Elevations of dorsal lumbar spinal cord IL-1 and lumbosacral CSF IL-1 produced by intrathecal gp120 are both attenuated by pretreatment with intrathecal fluorocitrate. The behavioral data from these animals, which demonstrate that intrathecal fluorocitrate blocks gp120-induced pain states, have been published previously (Milligan et al., 2000). After completion of behavioral testing (Milligan et al., 2000), dorsal lumbar spinal cord (A) and lumbosacral CSF (B) were collected and assayed by ELISA for IL-1 protein. Relative to controls (Vehicle + Vehicle; white bar), intrathecal gp120 increased dorsal lumbar spinal cord IL-1 protein content (Vehicle + gp120; black bar). Although fluorocitrate had no effect in the absence of gp120 (Fluorocitrate + Vehicle; herringbone bar), fluorocitrate attenuated the gp120-induced increase of IL-1 at this time (Fluorocitrate + gp120; striped bar).

Fig. 10.

Astrocyte and microglial activation after gp120.A, C, Each graph was generated by analyzing every captured image at 0–100% threshold.

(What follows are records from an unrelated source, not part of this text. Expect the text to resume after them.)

### src/rtl/block_rle_encoder.sv
// Run-length encoder for one zigzag-ordered 8x8 coefficient block. Emits a DC entry,
// then AC (run, value) entries with ZRL/EOB markers, all behind valid/ready handshakes.
//
// state | meaning
// IDLE  | waiting for a block; block_ready high
// DC    | DC tuple presented
// SCAN  | walking AC coefficients; out_valid_q marks a pending AC tuple at idx_q
// ZRL   | zero-run-length marker (16 zeros) presented
// EOB   | end-of-block marker presented
module block_rle_encoder #(
   parameter int BLOCK_SIZE = 64,
   parameter int COEF_W     = 12
) (
   input  logic                                 clk,
   input  logic                                 rst,
   input  logic [BLOCK_SIZE-1:0][COEF_W-1:0]    block_in,
   input  logic                                 block_valid,
   output logic                                 block_ready,
   output logic [3:0]                           run,
   output logic signed [COEF_W-1:0]             vli_value,
   output logic                                 freq,
   output logic                                 last,
   output logic                                 out_valid,
   input  logic                                 out_ready
);

   localparam int IDX_W = $clog2(BLOCK_SIZE);
   localparam logic [IDX_W-1:0] LAST_IDX = IDX_W'(BLOCK_SIZE - 1);
   localparam logic [IDX_W-1:0] RUN_MAX  = IDX_W'(16);

   typedef enum logic [2:0] {IDLE, DC, SCAN, ZRL, EOB} state_t;

   state_t                            state_q, state_d;
   logic [BLOCK_SIZE-1:0][COEF_W-1:0] coef_q, coef_d;
   logic [IDX_W-1:0]                  last_nz_q, last_nz_d;
   logic [IDX_W-1:0]                  idx_q, idx_d;
   logic [IDX_W-1:0]                  zcnt_q, zcnt_d;
   logic [3:0]                        run_q, run_d;
   logic [COEF_W-1:0]                 vli_q, vli_d;
   logic                              freq_q, freq_d;
   logic                              last_q, last_d;
   logic                              out_valid_q, out_valid_d;

   logic [IDX_W-1:0] last_nz_in;
   logic [IDX_W-1:0] idx_nxt;
   logic [IDX_W-1:0] zrem;
   logic             xfer;

   always_comb begin
      last_nz_in = '0;
      for (int i = 1; i < BLOCK_SIZE; i++) begin
         if (block_in[i] != '0) last_nz_in = IDX_W'(i);
      end
   end

   assign idx_nxt = idx_q + IDX_W'(1);
   assign zrem    = zcnt_q - RUN_MAX;
   assign xfer    = out_valid_q && out_ready;

   always_comb begin
      state_d     = state_q;
      coef_d      = coef_q;
      last_nz_d   = last_nz_q;
      idx_d       = idx_q;
      zcnt_d      = zcnt_q;
      run_d       = run_q;
      vli_d       = vli_q;
      freq_d      = freq_q;
      last_d      = last_q;
      out_valid_d = out_valid_q;

      case (state_q)
         IDLE: begin
            if (block_valid) begin
               coef_d      = block_in;
               last_nz_d   = last_nz_in;
               idx_d       = '0;
               zcnt_d      = '0;
               state_d     = DC;
               out_valid_d = 1'b1;
               run_d       = 4'd0;
               vli_d       = block_in[0];
               freq_d      = 1'b0;
               last_d      = 1'b0;
            end
         end
         DC: begin
            if (xfer) begin
               idx_d       = IDX_W'(1);
               zcnt_d      = '0;
               out_valid_d = 1'b0;
               if (last_nz_q == '0) begin
                  state_d     = EOB;
                  out_valid_d = 1'b1;
                  run_d       = 4'd0;
                  vli_d       = '0;
                  freq_d      = 1'b1;
                  last_d      = 1'b1;
               end else begin
                  state_d = SCAN;
                  // A nonzero first AC needs no scan cycle; present it straight away.
                  if (coef_q[1] != '0) begin
                     out_valid_d = 1'b1;
                     run_d       = 4'd0;
                     vli_d       = coef_q[1];
                     freq_d      = 1'b1;
                     last_d      = 1'b0;
                  end
               end
            end
         end
         SCAN: begin
            if (out_valid_q) begin
               if (out_ready) begin
                  zcnt_d      = '0;
                  out_valid_d = 1'b0;
                  if (idx_q == last_nz_q) begin
                     idx_d = idx_nxt;
                     if (idx_q == LAST_IDX) begin
                        state_d = IDLE;
                     end else begin
                        state_d     = EOB;
                        out_valid_d = 1'b1;
                        run_d       = 4'd0;
                        vli_d       = '0;
                        freq_d      = 1'b1;
                        last_d      = 1'b1;
                     end
                  end else begin
                     idx_d = idx_nxt;
                     if (coef_q[idx_nxt] != '0) begin
                        out_valid_d = 1'b1;
                        run_d       = 4'd0;
                        vli_d       = coef_q[idx_nxt];
                        freq_d      = 1'b1;
                        last_d      = (idx_nxt == LAST_IDX);
                     end
                  end
               end
            end else if (coef_q[idx_q] == '0) begin
               zcnt_d = zcnt_q + IDX_W'(1);
               idx_d  = idx_nxt;
            end else if (zcnt_q >= RUN_MAX) begin
               state_d     = ZRL;
               out_valid_d = 1'b1;
               run_d       = 4'd15;
               vli_d       = '0;
               freq_d      = 1'b1;
               last_d      = 1'b0;
            end else begin
               out_valid_d = 1'b1;
               run_d       = zcnt_q[3:0];
               vli_d       = coef_q[idx_q];
               freq_d      = 1'b1;
               last_d      = (idx_q == LAST_IDX);
            end
         end
         ZRL: begin
            // idx_q still points at the nonzero coefficient that ends this run.
            if (xfer) begin
               zcnt_d = zrem;
               if (zrem < RUN_MAX) begin
                  state_d     = SCAN;
                  out_valid_d = 1'b1;
                  run_d       = zrem[3:0];
                  vli_d       = coef_q[idx_q];
                  freq_d      = 1'b1;
                  last_d      = (idx_q == LAST_IDX);
               end
            end
         end
         EOB: begin
            if (xfer) begin
               state_d     = IDLE;
               out_valid_d = 1'b0;
            end
         end
         default: begin
            state_d     = IDLE;
            out_valid_d = 1'b0;
         end
      endcase
   end

   always_ff @(posedge clk) begin
      if (rst) begin
         state_q     <= IDLE;
         coef_q      <= '0;
         last_nz_q   <= '0;
         idx_q       <= '0;
         zcnt_q      <= '0;
         run_q       <= '0;
         vli_q       <= '0;
         freq_q      <= 1'b0;
         last_q      <= 1'b0;
         out_valid_q <= 1'b0;
      end else begin
         state_q     <= state_d;
         coef_q      <= coef_d;
         last_nz_q   <= last_nz_d;
         idx_q       <= idx_d;
         zcnt_q      <= zcnt_d;
         run_q       <= run_d;
         vli_q       <= vli_d;
         freq_q      <= freq_d;
         last_q      <= last_d;
         out_valid_q <= out_valid_d;
      end
   end

   assign block_ready = (state_q == IDLE) && !rst;
   assign run         = run_q;
   assign vli_value   = vli_q;
   assign freq        = freq_q;
   assign last        = last_q;
   assign out_valid   = out_valid_q;

endmodule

By doing so, each image varied through the range of 100–0% of the field that was black. This allows the midrange of the functions to be determined for statistical analysis. The downward arrows in A andC indicate the point on the function that was statistically analyzed and graphically presented in Band D, respectively. B, Compared with vehicle controls (white bar), an increase in astrocyte activation (GFAP immunoreactivity) progressively occurred between 4 hr (black bar), 8 hr (herringbone bar), and 18 hr (striped bar) after intrathecal gp120.D, Increased microglial activation (OX-42 labeling) occurred after gp120 (time points as described above) compared with vehicle controls (white bar).

Fig. 11.

Photomicrographs of activation of dorsal lumbar spinal cord astrocytes by intrathecal gp120. A, C, GFAP labeling of lumbar dorsal horn at 8 and 18 hr, respectively, after intrathecal vehicle. B, D, GFAP labeling of lumbar dorsal horn at 8 and 18 hr, respectively, after intrathecal gp120. Scale bar, 50 μm. veh, Vehicle.

Fig. 12.

Photomicrographs of activation of dorsal lumbar spinal cord microglia by intrathecal gp120. A, C, OX-42 labeling of lumbar dorsal horn at 8 and 18 hr, respectively, after intrathecal vehicle. B, D, OX-42 labeling of lumbar dorsal horn at 8 and 18 hr, respectively, after intrathecal gp120. Scale bar, 50 μm.